Vasospastic angina is a medical condition in which spasms of one or both of the coronary arteries restrict blood flow to the heart and cause angina, or pain in the chest. Vasospastic angina is different from a typical angina in that it usually is experienced while at rest. Prinzmetal’s angina and variant angina are other names for the same condition. The term “angina pectoris” refers to both vasospastic and typical angina, whether they are stable or unstable.
After picking up oxygen in the lungs, blood flows to the heart through the coronary arteries. When one of these arteries goes through a spasm that constricts the blood flow significantly, the heart muscles don’t get the oxygen and nutrients they need to operate properly. This lack of oxygen leads to arrhythmias, palpitations and chest pain that can be severe. Patients with this type of angina generally fare better than those with typical angina when they receive treatment, but there is some risk for serious arrhythmia or heart attack.

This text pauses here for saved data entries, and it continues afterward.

This is an optimization exercise on Yosys and OpenROAD, whose aim is small area, a short achievable clock period and few clock cycles per item, not a production implementation. Where RTL was checked, it was by simulation tests only, not by an equivalence proof against the original. For run 1, only the layout was checked, not whether the RTL still works. No activity file was given, so power comes from the tool's default toggle rates.

[flow/config.mk]
export PLATFORM = sky130hd
export DESIGN_NAME = ip_fragment_reorder_buffer
export DESIGN_NICKNAME = ip_fragment_reorder_buffer
export VERILOG_FILES = /design/flow/design.v
export SDC_FILE = /design/flow/constraint.sdc
export NUM_CORES = 4
export LEC_CHECK = 0
export CAP_MARGIN = 20
export CORE_MARGIN = 2
export CORE_UTILIZATION = 40
export SLEW_MARGIN = 20
export SETUP_SLACK_MARGIN = 7
[flow/constraint.sdc]
create_clock -name core_clock -period 10.0 [get_ports {i_clk}]
set_input_delay 2.0000 -clock core_clock [delete_from_list [all_inputs] [get_ports {i_clk}]]
set_output_delay 2.0000 -clock core_clock [all_outputs]
set_load 0.01 [all_outputs]
[flow/design.v]
`timescale 1ns / 1ps
package frb_pkg;
    localparam int MaxFragDef   = 16;
    localparam int HandleBitsDef = 8;
    localparam int InDataBits   = 64;
    localparam int FragBits     = 58;
    typedef enum logic [1:0] {
        ACT_HELD    = 2'd0,
        ACT_RELEASE = 2'd1,
        ACT_DISCARD = 2'd2,
        ACT_REJECT  = 2'd3
    } t_action;
    typedef struct packed {
        logic [15:0] datagram_id;
        logic [12:0] frag_offset;
        logic [15:0] total_length;
        logic [3:0]  header_words;
        logic        more_fragments;
        logic [7:0]  handle;
    } t_frag;
endpackage
`timescale 1ns / 1ps
module frb_front (
    input  logic [frb_pkg::InDataBits-1:0]      i_s_tdata,
    output logic [52:0]                         o_frag
);
    logic [15:0] w_end;
    assign w_end  = {i_s_tdata[28:16], 3'b000} + i_s_tdata[44:29]
                    - {10'd0, i_s_tdata[48:45], 2'b00};
    assign o_frag = {i_s_tdata[28:16] == 13'd0, i_s_tdata[57:49],
                     w_end[2:0] == 3'b000, w_end[15:3], i_s_tdata[28:0]};
endmodule
`timescale 1ns / 1ps
module frb_back #(
    parameter int MAX_FRAGMENTS = frb_pkg::MaxFragDef,
    parameter int HANDLE_BITS   = frb_pkg::HandleBitsDef
) (
    input  logic            i_clk,
    input  logic            i_rst_n,
    input  logic            i_s_tvalid,
    output logic            o_s_tready,
    input  logic [52:0]     i_frag,
    output logic            o_m_tvalid,
    input  logic            i_m_tready,
    output logic [7:0]      o_m_tdata,    
    output logic [1:0]      o_m_tuser,    
    output logic            o_m_tlast     
);
    localparam int N  = MAX_FRAGMENTS;
    localparam int IW = $clog2(MAX_FRAGMENTS);
    localparam logic [1:0] ModeNew = 2'd0;
    localparam logic [1:0] ModeRel = 2'd1;
    localparam logic [1:0] ModeDis = 2'd2;
    function automatic logic gt13(input logic [12:0] a, input logic [12:0] b);
        logic [15:0] g, e;
        g = {3'b000, a & ~b};
        e = {3'b111, ~(a ^ b)};
        for (int w = 1; w < 16; w = w * 2) begin
            for (int k = 0; k < 16; k = k + 2 * w) begin
                g[k] = g[k + w] | (e[k + w] & g[k]);
                e[k] = e[k + w] & e[k];
            end
        end
        gt13 = g[0];
    endfunction
    logic                   r_qv, r_rdy;
    logic [52:0]            r_q;
    logic [N-1:0]           r_ple;        
    logic [N-1:0]           r_ppeq;       
    logic                   r_ideq;       
    logic [12:0]            r_off [N];
    logic [12:0]            r_end [N];    
    logic [N-1:0]           r_ea;         
    logic [HANDLE_BITS-1:0] r_hd  [N];
    logic [N-1:0]           r_vld;
    logic [N-1:0]           r_lnk;
    logic                   r_lmf;
    logic [15:0]            r_held_id;
    logic [1:0]             r_mode;
    logic [IW-1:0]          r_idx;
    logic                   r_ov, r_sv;
    logic [10:0]            r_ow, r_sw;
    logic [15:0] w_id;
    logic [12:0] w_off;
    logic [12:0] w_nend;
    logic        w_nea, w_mf, w_off0;
    logic [7:0]  w_hd;
    assign w_id   = r_q[15:0];
    assign w_off  = r_q[28:16];
    assign w_nend = r_q[41:29];
    assign w_nea  = r_q[42];
    assign w_mf   = r_q[43];
    assign w_hd   = r_q[51:44];
    assign w_off0 = r_q[52];
    logic [N-1:0] w_ge;       
    logic [N-1:0] w_at;       
    logic [N-1:0] w_pred;     
    logic [N-1:0] w_seq;      
    logic         w_has_succ;
    logic         w_pl, w_sl, w_others, w_lmf, w_complete;
    always_comb begin
        w_ge = r_ple & r_vld;
        for (int i = 0; i < N; i++) begin
            w_seq[i] = r_off[i] == w_nend;
        end
        for (int i = 0; i < N; i++) begin
            w_at[i]   = ((i == 0) ? 1'b1 : w_ge[(i > 0) ? i - 1 : 0]) && !w_ge[i];
            w_pred[i] = w_ge[i] && ((i == N - 1) ? 1'b1 : !w_ge[(i < N - 1) ? i + 1 : 0]);
        end
        w_has_succ = |(w_at & r_vld);
        w_pl = w_ge[0] ? |(w_pred & r_ppeq) : w_off0;
        w_sl = w_nea && |(w_at & r_vld & w_seq);
        w_others = &(~r_vld | r_lnk | w_at);
        w_lmf = w_has_succ ? r_lmf : w_mf;
        w_complete = w_pl && (!w_has_succ || w_sl) && w_others && !w_lmf;
    end
    logic         w_emit;
    logic [10:0]  w_word;
    logic         w_ins, w_flush;
    logic [1:0]   n_mode;
    logic [IW-1:0] n_idx;
    logic         w_idx_last;
    logic         w_diff;
    assign w_idx_last = (r_idx == IW'(N - 1)) || !r_vld[r_idx + IW'(1)];
    assign w_diff     = r_vld[0] && !r_ideq;
    always_comb begin
        w_emit  = 1'b0;
        w_word  = '0;
        w_ins   = 1'b0;
        w_flush = 1'b0;
        n_mode  = r_mode;
        n_idx   = r_idx;
        if (!r_sv) begin
            case (r_mode)
                ModeRel: begin
                    w_emit = 1'b1;
                    w_word = {w_idx_last, frb_pkg::ACT_RELEASE, r_hd[r_idx]};
                    n_idx  = r_idx + IW'(1);
                    if (w_idx_last) begin
                        w_flush = 1'b1;
                        n_mode  = ModeNew;
                    end
                end
                ModeDis: begin
                    w_emit = 1'b1;
                    w_word = {1'b0, frb_pkg::ACT_DISCARD, r_hd[r_idx]};
                    n_idx  = r_idx + IW'(1);
                    if (w_idx_last) begin
                        w_flush = 1'b1;
                        n_mode  = ModeNew;
                    end
                end
                default: begin
                    if (r_qv) begin
                        w_emit = 1'b1;
                        if (w_diff) begin
                            w_word = {1'b0, frb_pkg::ACT_DISCARD, r_hd[0]};
                            n_idx  = IW'(1);
                            if (!r_vld[1]) begin
                                w_flush = 1'b1;
                            end else begin
                                n_mode = ModeDis;
                            end
                        end else if (r_vld[N-1]) begin
                            w_word  = {1'b1, frb_pkg::ACT_REJECT, w_hd};
                        end else begin
                            w_ins   = 1'b1;
                            if (!w_complete) begin
                                w_word = {1'b1, frb_pkg::ACT_HELD, w_hd};
                            end else if (!r_vld[0]) begin
                                w_word  = {1'b1, frb_pkg::ACT_RELEASE, w_hd};
                                w_flush = 1'b1;
                            end else begin
                                w_word = {1'b0, frb_pkg::ACT_RELEASE,
                                          w_ge[0] ? r_hd[0] : w_hd};
                                n_idx  = IW'(1);
                                n_mode = ModeRel;
                            end
                        end
                    end
                end
            endcase
        end
    end
    logic         w_oload;      
    logic         n_sv;
    logic [N-1:0] n_vld;
    logic         n_qv, n_ideq, n_rdy;
    logic [N-1:0] w_cle, w_cpeq, n_ple, n_ppeq;
    logic         w_dle, w_dpeq;
    assign w_oload = !r_ov || i_m_tready;
    assign n_sv    = !w_oload && (r_sv || w_emit);
    assign n_vld   = w_flush ? '0 : (w_ins ? {r_vld[N-2:0], 1'b1} : r_vld);
    assign n_qv    = r_rdy ? i_s_tvalid : 1'b1;
    always_comb begin
        for (int i = 0; i < N; i++) begin
            w_cle[i]  = !gt13(r_off[i], i_frag[28:16]);
            w_cpeq[i] = r_ea[i] && (r_end[i] == i_frag[28:16]);
        end
        w_dle  = !gt13(w_off, i_frag[28:16]);
        w_dpeq = w_nea && (w_nend == i_frag[28:16]);
        for (int i = 0; i < N; i++) begin
            if (w_ins && !w_ge[i]) begin
                if (w_at[i]) begin
                    n_ple[i]  = w_dle;
                    n_ppeq[i] = w_dpeq;
                end else begin
                    n_ple[i]  = w_cle[(i > 0) ? i - 1 : 0];
                    n_ppeq[i] = w_cpeq[(i > 0) ? i - 1 : 0];
                end
            end else begin
                n_ple[i]  = w_cle[i];
                n_ppeq[i] = w_cpeq[i];
            end
        end
        if (r_rdy) begin
            if (w_ins && !r_vld[0]) begin
                n_ideq = i_frag[15:0] == w_id;
            end else begin
                n_ideq = i_frag[15:0] == r_held_id;
            end
        end else begin
            n_ideq = r_ideq;
        end
        n_rdy = !n_qv || (n_mode == ModeNew && !n_sv && (!n_vld[0] || n_ideq));
    end
    always_ff @(posedge i_clk) begin
        if (!i_rst_n) begin
            r_qv   <= 1'b0;
            r_rdy  <= 1'b1;
            r_mode <= ModeNew;
            r_vld  <= '0;
            r_ov   <= 1'b0;
            r_sv   <= 1'b0;
        end else begin
            r_qv   <= n_qv;
            r_rdy  <= n_rdy;
            r_mode <= n_mode;
            r_vld  <= n_vld;
            if (w_oload) begin
                r_ov <= r_sv || w_emit;
            end
            r_sv   <= n_sv;
        end
    end
    always_ff @(posedge i_clk) begin
        if (r_rdy) begin
            r_q    <= i_frag;
            r_ple  <= n_ple;
            r_ppeq <= n_ppeq;
        end
        r_ideq <= n_ideq;
        r_idx  <= n_idx;
        if (w_oload) begin
            r_ow <= r_sv ? r_sw : w_word;
        end
        if (w_emit) begin
            r_sw <= w_word;
        end
        if (w_ins) begin
            if (!r_vld[0]) r_held_id <= w_id;
            if (!w_has_succ) r_lmf <= w_mf;
        end
    end
    always_ff @(posedge i_clk) begin
        for (int i = 0; i < N; i++) begin
            if (w_ins && !w_ge[i]) begin
                if (w_at[i]) begin
                    r_off[i] <= w_off;
                    r_end[i] <= w_nend;
                    r_ea[i]  <= w_nea;
                    r_hd[i]  <= w_hd;
                    r_lnk[i] <= w_pl;
                end else begin
                    r_off[i] <= r_off[(i > 0) ? i - 1 : 0];
                    r_end[i] <= r_end[(i > 0) ? i - 1 : 0];
                    r_ea[i]  <= r_ea[(i > 0) ? i - 1 : 0];
                    r_hd[i]  <= r_hd[(i > 0) ? i - 1 : 0];
                    r_lnk[i] <= w_at[(i > 0) ? i - 1 : 0] ? w_sl : r_lnk[(i > 0) ? i - 1 : 0];
                end
            end
        end
    end
    assign o_s_tready = r_rdy;
    assign o_m_tvalid = r_ov;
    assign {o_m_tlast, o_m_tuser, o_m_tdata} = r_ow;
endmodule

Normally, angina is expected to occur while the body is active, and it involves a high amount of atherosclerosis — hardening of the arteries caused by the buildup of plaque made of cholesterol, fat and minerals found in the blood — in the coronary arteries. Vasospastic angina often is recognized because of the regular occurrence of attacks coming on while the body is at rest and even after several hours of sleep. It also is characterized by the fact that an exercise stress test will not bring on an attack. A coronary angiography might be performed in an attempt to diagnose vasospastic angina. In some cases, a medication such as acetylcholine is given to stimulate vasospasms and obtain a definitive diagnosis.

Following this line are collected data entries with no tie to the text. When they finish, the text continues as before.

From an optimization exercise on the open Yosys and OpenROAD flow, aimed at small area; shortcuts taken in it are not production practice.
Only simulation tests tie the RTL to the original design; equivalence was not proved.
No activity file was given, so power comes from the tool's default toggle rates.

export LEC_CHECK = 0
export CAP_MARGIN = 20
export CORE_MARGIN = 2
export CORE_UTILIZATION = 65
export SLEW_MARGIN = 20
create_clock -name core_clock -period 6.5 [get_ports {clk}]
standard.sh (not shown) runs the stock make flow with config.mk's settings and CLKGATE_MAP_FILE= SYNTH_SCRIPT=/design/flow/synth_recipe.tcl, a recipe that flattens the netlist after the stock synthesis.
==> flow/flow/run.sh <==
#!/bin/bash
# Layout flow: the standard ORFS flow (standard.sh) with these changes in
# how the layout is made:
#  * after the standard synthesis, its combinational logic is re-mapped by
#    ABC with an area script (flow/remap.ys); registers are untouched;
#  * port buffers use the smallest buffer cell (buf_1);
#  * clock tree: small clock buffers, small sink clusters, no dummy loads.
# Each tool writes its full output to a log of its own in this folder
# (flow_*.log) and ORFS's step logs stay under orfs/logs/.
set -euo pipefail
export BUFFER_PORTS_ARGS="-buffer_cell sky130_fd_sc_hd__buf_1"
export CTS_ARGS="-sink_clustering_enable -repair_clock_nets -sink_clustering_size 11 -sink_clustering_max_diameter 35 -buf_list sky130_fd_sc_hd__clkbuf_4 -dont_use_dummy_load"
YOSYS=${YOSYS_EXE:-$FLOW_HOME/../tools/install/yosys/bin/yosys}
LIB=$FLOW_HOME/platforms/$FLOW_PLATFORM/lib/sky130_fd_sc_hd__tt_025C_1v80.lib
R=orfs/results/$FLOW_PLATFORM/procesador_multiciclo/base

bash ./standard.sh synth > flow_synth.log 2>&1
cp $R/1_2_yosys.v flow_std_netlist.v
SEQ=$(grep -oE "sky130_fd_sc_hd__(df|edf|sdf|dl|conb)[a-z0-9_]+" flow_std_netlist.v | sort -u | tr '\n' ' ')
sed -e "s#LIBFILE#$LIB#g" -e "s#NETIN#flow_std_netlist.v#" -e "s#NETOUT#flow_remap_netlist.v#" \
    -e "s#TOPNAME#$FLOW_TOP#" -e "s#^flatten#blackbox $SEQ\nflatten#" flow/remap.ys > flow_remap.ys
$YOSYS -s flow_remap.ys > flow_remap.log 2>&1
cp flow_remap_netlist.v $R/1_2_yosys.v
rm -f $R/1_synth.odb $R/1_synth.sdc
bash ./standard.sh synth > flow_synth_odb.log 2>&1
bash ./standard.sh finish > flow_standard.log 2>&1
Other scripts of this flow, unchanged in this note and not shown: flow/flow/remap.ys
Edit:
--- a/flow/design.v
+++ b/flow/design.v
@@ -8,15 +8,15 @@
    localparam logic [2:0] S_CLR    = 3'b110;
    localparam logic [2:0] S_HALT   = 3'b111;
-   localparam logic [3:0] C_ADD  = 4'd13;
-   localparam logic [3:0] C_SUB  = 4'd12;
-   localparam logic [3:0] C_AND  = 4'd5;
-   localparam logic [3:0] C_OR   = 4'd7;
-   localparam logic [3:0] C_SLT  = 4'd9;
-   localparam logic [3:0] C_ADDI = 4'd14;
-   localparam logic [3:0] C_LW   = 4'd15;
-   localparam logic [3:0] C_SW   = 4'd4;
-   localparam logic [3:0] C_BEQ  = 4'd3;
-   localparam logic [3:0] C_J    = 4'd6;
-   localparam logic [3:0] C_ILL  = 4'd1;
+   localparam logic [3:0] C_ADD  = 4'd0;
+   localparam logic [3:0] C_SUB  = 4'd1;
+   localparam logic [3:0] C_AND  = 4'd2;
+   localparam logic [3:0] C_OR   = 4'd3;
+   localparam logic [3:0] C_SLT  = 4'd4;
+   localparam logic [3:0] C_ADDI = 4'd5;
+   localparam logic [3:0] C_LW   = 4'd6;
+   localparam logic [3:0] C_SW   = 4'd7;
+   localparam logic [3:0] C_BEQ  = 4'd8;
+   localparam logic [3:0] C_J    = 4'd9;
+   localparam logic [3:0] C_ILL  = 4'd10;
    localparam logic [5:0] OP_RTYPE = 6'h00;
    localparam logic [5:0] OP_ADDI  = 6'h08;
Result: The changed run went through all stages and came out clean. Flip-flop and latch count stays the same. Register-to-register slack gains 0.71 ns. Synthesized cell count went up by 1.9%. Sequential share of layout area went down by 0.42 points. Clock skew went up by 0.033 ns. Routed wire length went down by 1.4%. Clock power stays flat. First-iteration DRC count went up by 3.8%. Clock-buffer cell count went up by 1. Global-route usage went down by 0.17 points. Synthesized area stays flat. Design area went up by 0.49%.

static timing again, ports no longer ideal:
The flow's constraints put no driver on any port. The routed layouts listed below were extracted and timed again, unchanged, in two steps.
Step 1 assumes that a clkbuf_16 drives the clock port and a buf_2 every other input.
Step 2 also shifts input and output timing later by t, the mid clock arrival at the registers, as if the neighbouring blocks saw the same clock.
Slacks: ideal ports / drivers / drivers and shift; pairs: ideal ports / drivers.
run | t (ns) | setup slack, ns | hold slack, ns | worst setup path at the end | clock arrival spread, ns
the first run | 0.835 | 1.914 / 1.914 / 1.914 | 0.284 / 0.284 / 0.284 | register to register | 0.076 / 0.076
the second run | 0.834 | 2.502 / 2.449 / 2.622 | 0.277 / 0.277 / 0.277 | register to register | 0.113 / 0.112
After both steps setup and hold are still met in every run listed.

The condition or individual attacks can be caused by unusually high levels of stress, by overexposure to cold or by certain drugs or medications. Cocaine, vasopressin and ergonovine are all known to lead to the spasms experienced in vasospastic angina. The exact biomechanical cause of the constrictions has not been pinpointed, but a possible explanation is that the cells in the lining of the arteries are malfunctioning. After acetylcholine is released and performs its job of constricting the blood vessels, it incites the endothelium cells in the lining of the arteries to release nitric oxide, which relaxes or dilates the vessels even more than before they were constricted. If the cells do not produce enough nitric oxide, then the constriction will not be counteracted, and angina might follow.